Abstract

All scientific medical journals face similar challenges: the number of manuscript submissions vastly outnumbers the capacity of capable and knowledgable reviewers. The workload on top reviewers for any journal is always too high and their inbox is virtually never empty. Finished tasks are almost instantaneously replaced with the next, leaving a sense of frustration and overwork on the part of the reviewers. The strategies to overcome this situation are all quite alike: special motivational scores (special acknowledgements, prizes and awards), pre-screening protocols to involve reviewers only with higher quality submissions, leadership pathways to the editorial boards of journals for the top reviewers and multiple tools to facilitate their important task.
Nevertheless, long review-times to first decisions and the quality of reviews are key metrics for any journal and play an important role where potential authors submit their work.
With the seemingly exploding use of artificial intelligence in many aspects of medicine, the field of medical publishing is no different. The environment is changing rapidly, the algorithms have evolved in a way (and at an evolutionary lightspeed) unknown until just recently. The creative adaptation of workflows and tasks attributed to AI is impressive.
When reviewing a manuscript, the legal checkbox not to use AI is mandatory. And it is for a good reason. Review means „peer-review“. An honest evaluation of a peer’s scientific work. This adds tremendous credibility to the process, trust and impact. We have elaborated on this topic in this very column before. But as artificial intelligence capabilities are increasingly used in more and more important and consequential fields of medicine, will they stay out of scientific peer reviews? It might seem naive to think so. Authorship of a well composed piece of text can hardly be differentiated between human or artificial intelligence, a sad and problematic but common situation.
So what are the arguments in the discussion on AI-based manuscript reviews in medical publishing: • The speed and capacity and unbeatable. An algorithm can summarize, fact check, plagiarism-check, grammar-check any manuscript within seconds. 24/7/365. No breaks needed. • The standard evaluation of a manuscript content against the existing body of literature on the subject is also no challenge to any existing modern AI. • So the formalities of any review are facilitated greatly by AI, presumably without any loss of quality.

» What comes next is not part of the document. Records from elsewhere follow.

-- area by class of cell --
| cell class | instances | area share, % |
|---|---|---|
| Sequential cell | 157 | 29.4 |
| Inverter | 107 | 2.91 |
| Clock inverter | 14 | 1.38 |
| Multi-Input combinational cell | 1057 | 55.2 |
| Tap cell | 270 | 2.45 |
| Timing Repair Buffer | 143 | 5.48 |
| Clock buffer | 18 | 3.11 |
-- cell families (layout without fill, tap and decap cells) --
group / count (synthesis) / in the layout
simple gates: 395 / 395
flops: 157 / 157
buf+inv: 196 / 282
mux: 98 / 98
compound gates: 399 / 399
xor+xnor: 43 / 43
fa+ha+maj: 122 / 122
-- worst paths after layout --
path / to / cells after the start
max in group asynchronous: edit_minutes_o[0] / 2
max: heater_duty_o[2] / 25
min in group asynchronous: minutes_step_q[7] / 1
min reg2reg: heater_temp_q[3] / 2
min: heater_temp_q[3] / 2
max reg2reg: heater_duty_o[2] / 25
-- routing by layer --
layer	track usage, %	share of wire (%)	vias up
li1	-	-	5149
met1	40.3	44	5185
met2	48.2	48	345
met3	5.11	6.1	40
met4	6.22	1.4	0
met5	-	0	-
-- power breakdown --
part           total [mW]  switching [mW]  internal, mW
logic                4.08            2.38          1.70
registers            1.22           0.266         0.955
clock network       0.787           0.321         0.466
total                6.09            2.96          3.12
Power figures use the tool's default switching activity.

The true problems become clear with 2 key aspects of a scientific review of a submitted manuscript: Novelty and scientific value. AI systems are trained on existing knowledge. Publishing, however, means distribution of previously unknown knowledge against the context of relevance, plausibility and potential scientific impact. The tremendously important recommendations to reject, revise or accept a paper cannot be based on whats out there already (read: learnable by AI) but must be based on what should be published. What has the potential for improving care, understanding of previously unconnected facts, future research. This fact ensures scientific credibility and trust in medical publishing and ensures the quality of a journal.
An AI-edited journal publishing AI-generated manuscripts which have been reviewed by AI-algorithms does sound absurd for a reason. The potential and scientific value of a journal will inherently lie beyond any AI because it cannot be learned. It can only be projected by the authors´ strict but appreciative human peers in the review- and editing-departments.